Toward the end of 1938 Post Office officials suspected that Simon was "rifling the mails" in search of cash or checks.  Decoy letters were slipped into the mail which would end up on his route.  The ruse worked and on February 14 Simon was arrested by Postal Inspector Dowley.

If Red Allen had given the Cedarcliff a musical reputation, it was enormously enhanced when the building was purchased by Lionel and Gladys Hampton.   Lionel, of course, was an internationally known jazz musician and bandleader, later inducted into the Jazz Hall of Fame.  And in his 1991 biography, There and Back, Roy Porter notes that in 1948 he "moved into a building owned by Lionel and Gladys Hampton at 48 St.

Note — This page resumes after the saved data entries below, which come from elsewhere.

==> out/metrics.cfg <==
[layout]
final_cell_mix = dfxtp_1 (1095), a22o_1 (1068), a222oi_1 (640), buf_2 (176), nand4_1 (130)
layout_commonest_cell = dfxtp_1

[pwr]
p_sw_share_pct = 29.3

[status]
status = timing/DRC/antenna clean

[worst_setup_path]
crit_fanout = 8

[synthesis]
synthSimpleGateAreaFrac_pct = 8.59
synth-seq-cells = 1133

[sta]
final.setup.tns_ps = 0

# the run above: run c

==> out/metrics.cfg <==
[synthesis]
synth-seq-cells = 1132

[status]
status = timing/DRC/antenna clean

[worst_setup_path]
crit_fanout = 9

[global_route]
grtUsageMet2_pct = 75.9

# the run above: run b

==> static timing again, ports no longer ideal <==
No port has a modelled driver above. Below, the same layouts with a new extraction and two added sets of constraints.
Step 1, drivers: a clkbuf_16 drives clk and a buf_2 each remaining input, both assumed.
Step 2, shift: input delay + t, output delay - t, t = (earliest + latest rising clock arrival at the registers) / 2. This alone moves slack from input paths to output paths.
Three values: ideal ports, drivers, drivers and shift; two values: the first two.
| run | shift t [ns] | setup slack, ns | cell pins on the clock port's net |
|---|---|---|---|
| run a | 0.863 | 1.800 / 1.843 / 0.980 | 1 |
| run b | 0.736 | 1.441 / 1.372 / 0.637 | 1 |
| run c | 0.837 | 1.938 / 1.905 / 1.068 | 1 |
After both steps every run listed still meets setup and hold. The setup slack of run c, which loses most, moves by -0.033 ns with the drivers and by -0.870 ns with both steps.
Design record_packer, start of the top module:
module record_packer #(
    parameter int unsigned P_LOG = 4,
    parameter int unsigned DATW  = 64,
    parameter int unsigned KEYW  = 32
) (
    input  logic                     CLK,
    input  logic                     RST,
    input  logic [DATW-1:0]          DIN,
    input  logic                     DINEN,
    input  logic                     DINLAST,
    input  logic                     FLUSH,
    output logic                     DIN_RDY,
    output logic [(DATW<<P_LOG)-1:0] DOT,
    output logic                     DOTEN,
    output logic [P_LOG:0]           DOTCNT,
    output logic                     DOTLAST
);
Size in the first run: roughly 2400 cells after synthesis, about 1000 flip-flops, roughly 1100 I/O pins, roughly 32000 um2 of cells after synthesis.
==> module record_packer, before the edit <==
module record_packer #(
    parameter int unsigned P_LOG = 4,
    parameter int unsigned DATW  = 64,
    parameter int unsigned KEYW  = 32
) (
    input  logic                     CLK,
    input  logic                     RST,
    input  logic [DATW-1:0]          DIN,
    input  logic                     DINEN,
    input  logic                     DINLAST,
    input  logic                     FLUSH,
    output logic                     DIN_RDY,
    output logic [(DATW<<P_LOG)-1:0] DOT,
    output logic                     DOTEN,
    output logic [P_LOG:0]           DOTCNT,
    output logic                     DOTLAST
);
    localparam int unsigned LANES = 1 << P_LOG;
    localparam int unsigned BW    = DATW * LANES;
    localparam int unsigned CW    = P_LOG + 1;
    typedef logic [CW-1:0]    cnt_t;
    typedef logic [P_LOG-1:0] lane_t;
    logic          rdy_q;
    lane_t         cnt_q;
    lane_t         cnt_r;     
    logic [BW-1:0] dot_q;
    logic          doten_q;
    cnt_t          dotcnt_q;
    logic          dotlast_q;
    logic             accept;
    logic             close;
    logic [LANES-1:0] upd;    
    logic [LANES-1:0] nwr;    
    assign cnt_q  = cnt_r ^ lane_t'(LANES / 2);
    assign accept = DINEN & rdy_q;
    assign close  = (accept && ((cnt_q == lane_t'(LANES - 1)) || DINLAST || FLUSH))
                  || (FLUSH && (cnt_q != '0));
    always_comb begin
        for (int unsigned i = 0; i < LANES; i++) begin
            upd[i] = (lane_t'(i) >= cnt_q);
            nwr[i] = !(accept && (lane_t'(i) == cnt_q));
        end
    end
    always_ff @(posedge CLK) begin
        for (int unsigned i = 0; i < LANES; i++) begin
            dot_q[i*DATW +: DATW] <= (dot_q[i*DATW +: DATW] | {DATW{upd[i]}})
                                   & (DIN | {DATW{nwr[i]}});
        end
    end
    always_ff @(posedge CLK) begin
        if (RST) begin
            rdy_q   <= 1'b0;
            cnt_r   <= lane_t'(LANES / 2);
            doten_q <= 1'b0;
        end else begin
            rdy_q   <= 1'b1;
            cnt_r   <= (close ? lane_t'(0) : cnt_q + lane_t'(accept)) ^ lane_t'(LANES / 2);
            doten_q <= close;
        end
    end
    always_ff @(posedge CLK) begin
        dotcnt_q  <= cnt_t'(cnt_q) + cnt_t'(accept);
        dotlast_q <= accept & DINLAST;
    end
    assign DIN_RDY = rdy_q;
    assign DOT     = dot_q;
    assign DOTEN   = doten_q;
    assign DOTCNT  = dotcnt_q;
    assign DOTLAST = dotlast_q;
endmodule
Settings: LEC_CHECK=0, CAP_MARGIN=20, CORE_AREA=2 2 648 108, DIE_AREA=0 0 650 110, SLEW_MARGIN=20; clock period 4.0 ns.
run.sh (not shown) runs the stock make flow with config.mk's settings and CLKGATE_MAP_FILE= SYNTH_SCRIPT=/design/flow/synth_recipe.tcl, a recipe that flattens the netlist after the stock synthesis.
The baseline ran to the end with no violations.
Context: an optimization exercise on an open-source flow, tuned for small area, a short achievable clock period and few clock cycles per item. The choices shown serve that exercise and are no tape-out recipe. The RTL was checked by simulation tests, not by an equivalence proof against the original design. No activity file was given, so power comes from the tool's default toggle rates.

## run 1
Design priority_round_robin_task_scheduler_core, start of the top module:
module priority_round_robin_task_scheduler_core (
    input  logic        clk,
    input  logic        rst_n,
    input  logic        in_valid,
    output logic        in_ready,
    input  logic [2:0]  func,
    input  logic [7:0]  priority_req,
    input  logic [31:0] stack_pointer,
    input  logic [31:0] delay_ticks,
    output logic        out_valid,
    input  logic        out_ready,
    output logic [1:0]  status,
    output logic [3:0]  task_index,
    output logic [31:0] task_sp,
    output logic        switch_request
);
    logic              rv_q;
    logic [2:0]        rfn_q;
    logic [7:0]        rprio_q;
    logic [31:0]       rsp_q;
    logic [31:0]       rdm1_q;       
    logic [4:0]        count_q;
    logic [3:0]        cur_q;
    logic [15:1]       upto_q;       
    logic              cur_valid_q;
    logic              running_q;
    logic [15:0]       run_q;
    logic [31:0]       tnext_q;      
    logic [15:0]       idle_q;       
    logic [15:0][31:0] sp_q;
    logic [15:0][7:0]  prio_q;
    logic [15:1][31:0] wake_q;
    logic [255:0]      lt_q;         
    logic [255:0]      eq_q;
    logic              lv_q;
    logic [1:0]        l_st_q;
    logic [3:0]        l_ix_q;
    logic              l_rq_q;
    logic              l_sp_q;
    logic              ov_q;
    logic [1:0]        st_q;
    logic [3:0]        ix_q;
    logic [31:0]       tsp_q;
    logic              rq_q;
    logic              sk_q;
    logic [1:0]        sk_st_q;
    logic [3:0]        sk_ix_q;
    logic              sk_rq_q;
    logic [31:0]       sk_tsp_q;
    logic        take;
    logic        exec;
    logic        out_free;
  ...
clock: 10.0 ns
lec_check: 0
cap_margin: 20
core_margin: 2
core_utilization: 60
cts_buf_list: sky130_fd_sc_hd__clkbuf_8 sky130_fd_sc_hd__clkbuf_16
cts_cluster_diameter: 100
cts_cluster_size: 24
slew_margin: 20
standard.sh (not shown) runs the stock make flow with config.mk's settings and CLKGATE_MAP_FILE= SYNTH_SCRIPT=/design/flow/synth_recipe.tcl, a recipe that flattens the netlist after the stock synthesis.
==> flow/flow/run.sh <==
#!/bin/bash
# the standard layout, with timing repair aimed below the clock period:
# repair works on every path with less than SETUP_SLACK_MARGIN ns of slack
set -euo pipefail
bash standard.sh SETUP_SLACK_MARGIN=6.7 finish > run_standard.log 2>&1
Testbench counts of run 1, summed over its fixed seeds: cycles 5,743, items 5,719.
Setup changes, run 1 to run 2
- CORE_UTILIZATION: 60 -> 68
==> flow/flow/run.sh <==
#!/bin/bash
# the standard layout, with timing repair aimed below the clock period:
# repair works on every path with less than SETUP_SLACK_MARGIN ns of slack.
# port buffers start as buf_2 (repair sizes them as needed)
set -euo pipefail
bash standard.sh SETUP_SLACK_MARGIN=6.5 "BUFFER_PORTS_ARGS=-buffer_cell sky130_fd_sc_hd__buf_2" finish > run_standard.log 2>&1
[summary]
- Taking run 1 as the reference point, the setup slack of run 2 falls by 0.048 ns.
- For run 1, the top metal layer carrying routed signals was met5, unlike run 2, where it was met4.
- A class of the most critical setup path of register to output port is what run 1 shows, while primary input to register belongs to run 2.
- When the final numbers for run 2 and run 1 were put side by side, the worst setup timing slack at the placement stage turned out to be smaller in run 1.
- Looking at part of the power in registers across run 2 and run 1, the one that comes out lower is run 1.
- Run 2 ended up with a higher largest incremental delay on the critical path than run 1 did.
- Of the two values seen for critical path capture point, rdm1_q[30] was produced by run 2 and in_ready by run 1.
- Run 2 vs run 1: combinational group power down
- Global-route track usage on met3 in run 2 vs run 1: up 1.7 points
diff inputs: run 2 => run 3
==> flow/flow/run.sh <==
#!/bin/bash
# the standard layout, with timing repair aimed below the clock period:
# repair works on every path with less than SETUP_SLACK_MARGIN ns of slack
set -euo pipefail
bash standard.sh SETUP_SLACK_MARGIN=6.5 finish > run_standard.log 2>&1
## What came out
The final layouts of run 3 and run 2 pass the timing, design-rule and antenna checks. Overall power after layout: run 3 vs run 2 up about 0.5%. Run 3 has post-CTS setup-driven buffer insertion count above what run 2 had. Changes observed in run 3 relative to run 2: number of inserted filler cells in the final layout saw a decrease; power drawn by the combinational cells saw an increase; global-route usage over all layers saw an increase; final area saw an increase.
The following lists how run 4 was set up differently from run 3:
==> flow/flow/run.sh <==
#!/bin/bash
# the standard layout, with timing repair aimed below the clock period:
# repair works on every path with less than SETUP_SLACK_MARGIN ns of slack.
# port buffers start as buf_2 (repair sizes them as needed)
set -euo pipefail
bash standard.sh SETUP_SLACK_MARGIN=6.9 "BUFFER_PORTS_ARGS=-buffer_cell sky130_fd_sc_hd__buf_2" finish > run_standard.log 2>&1
Findings:
Compared to run 3, run 4 has clock power about 1% lower. rdm1_q[30] as the end point of the critical path was reported by run 4, and wake_q[476] by run 3. Higher post-detailed-route via-to-cell ratio among run 4 and run 3: run 3. Looking at arrival time of the worst setup path, run 4 sits below run 3. [compare] base=run 3 new=run 4: design area rose 710 sq um, total power after layout rose about 0.6%, area occupied by multi-input gates rose about 3.3%. Compared with run 3, run 4 shows a higher area overhead of the layout relative to synthesis. | total routed wirelength | lower: run 4 |. Summary of the comparison: core utilization is higher in run 4, relative to run 3.
Changes in run 5 relative to run 4:
- an added TNS_END_PERCENT of 30
- a change of CORE_UTILIZATION from 68 to 60
==> flow/flow/run.sh <==
#!/bin/bash
# the standard layout, with timing repair aimed below the clock period:
# repair works on every path with less than SETUP_SLACK_MARGIN ns of slack
set -euo pipefail
bash standard.sh SETUP_SLACK_MARGIN=6.5 finish > run_standard.log 2>&1
==> notes.md <==
Minimum clock period, run 5 and run 4, higher one = run 5. Wire length of run 5 exceeds that of run 4 by a few percent. The combinational power in run 5 is 0.947 times that in run 4. Diff run 4..run 5 | total number of sequential cells | unchanged. In run 5, register fraction of the total cell area is higher than in run 4. Run 5 leaves less setup margin than run 4.

-- re-timing with driven ports --
No port has a modelled driver above. Below, the same layouts with a new extraction and two added sets of constraints.
Step 1 sets driving cells, clkbuf_16 on the clock port and buf_2 on the other inputs (assumed; they add their load-dependent delay and slew).
Step 2 times the ports against the registers' clock, not the clock port: input delays grow and output delays shrink by t, the midpoint of the rising clock arrivals with the driver on.
a / b / c = ideal ports / drivers / drivers and shift; a / b = the first two.
run	t, ns	setup slack, ns	worst setup path at the end
run 1	0.768	6.509 / 6.427 / 5.852	input to register
run 2	0.766	6.460 / 6.406 / 5.746	input to register
run 3	0.764	6.460 / 6.439 / 5.830	input to register
run 4	0.760	6.523 / 6.489 / 5.808	input to register
run 5	0.778	6.340 / 6.256 / 5.741	input to register
After both steps setup and hold are still met in every run listed. The setup slack of run 4, which loses most, moves by -0.034 ns with the drivers and by -0.715 ns with both steps.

Nicholas Place."

Porter was a jazz drummer who backed legends like Charlie Parker.  A year after moving into the Cedarcliff he organized and went on the road with a large band that included Eric Dolphy, Jimmy Knepper and Art Farmer.  Sadly, that was near the end of his glory days.  In the 1950's drug addition forced him to essentially withdraw from the music scene.

Another notable musician here had nothing to do with jazz.  Edward Margetson, called by The New York Age a "scion of West Indies musicians," operated his studio in his apartment in the early 1950's.  Interestingly, Margetson started his career as an organist and for decades was the organist at the Church of the Crucifixion.  His mother, according to The New York Age, was "considered one of the finest pianists of her time, and his father a skilled choral director on the Island of St. Kitts, British West Indies."

Having studied liturgical, symphonic and chamber music at Columbia University and the recipient of several grants and fellowships; in 1927 Margetson decided to introduce his Harlem neighbors to choral music.  He later explained "They said it couldn't be done...when I became obsessed with the idea that the entire community in which I lived should share the benefits of my musical education.  They said I couldn't interest laymen in joining a choral group, making rehearsals and sacrifices of time for the sheer love of music."

But "they" were wrong.  On December 20, 1952 The New York Age reported "The walls of staid Madison Ave. Presbyterian Church still echoed with the sound of vibrant voices and enthusiastic applause Sunday night" following the 25-year old group's performance.  The 47 members of the chorus included "dressmakers, tailors, clerks, laundrymen, housewives and the like."

In the early 1970's Chink Cunningham and his wife, Evelyn, lived here.  Cunningham ran an after-hours club on 148th Street at St. Nicholas Avenue with a partner, Johnny Walker.  According to Sonda K. Wilson in her Meet Me at the Theresa, "Those in the know understood that it was a numbers and bookmaking place.  Cunningham and Walker admitted a select clientele like Joe Louis, Lana Turner, Billy Daniels, Billy Eckstine, Romare Bearden, and Tallulah Bankhead, who loved to gulp down bourbon."

Cunningham was admitted to the Harkness Pavilion of the Columbia Presbyterian Hospital in July, 1973.  Two weeks later, on August 7, he checked himself out.  He died the next morning in his apartment in the Cedarcliff.

On January 7, 1975 a tenant called the elevator, only to find a horrifying sight when it arrived.  The body of 50-year old Eric Illidge was on the floor.  He had been shot in the head.  The New York Times reported "The body had been stuffed into two sea bags, one over the head, the other over the feet."

The renaissance of the Sugar Hill neighborhood has resulted in renovated apartments and an updated lobby; although much of George Fred Pelham's interior architectural details survive.  And outside, those remarkable terra cotta decorations still cause pause.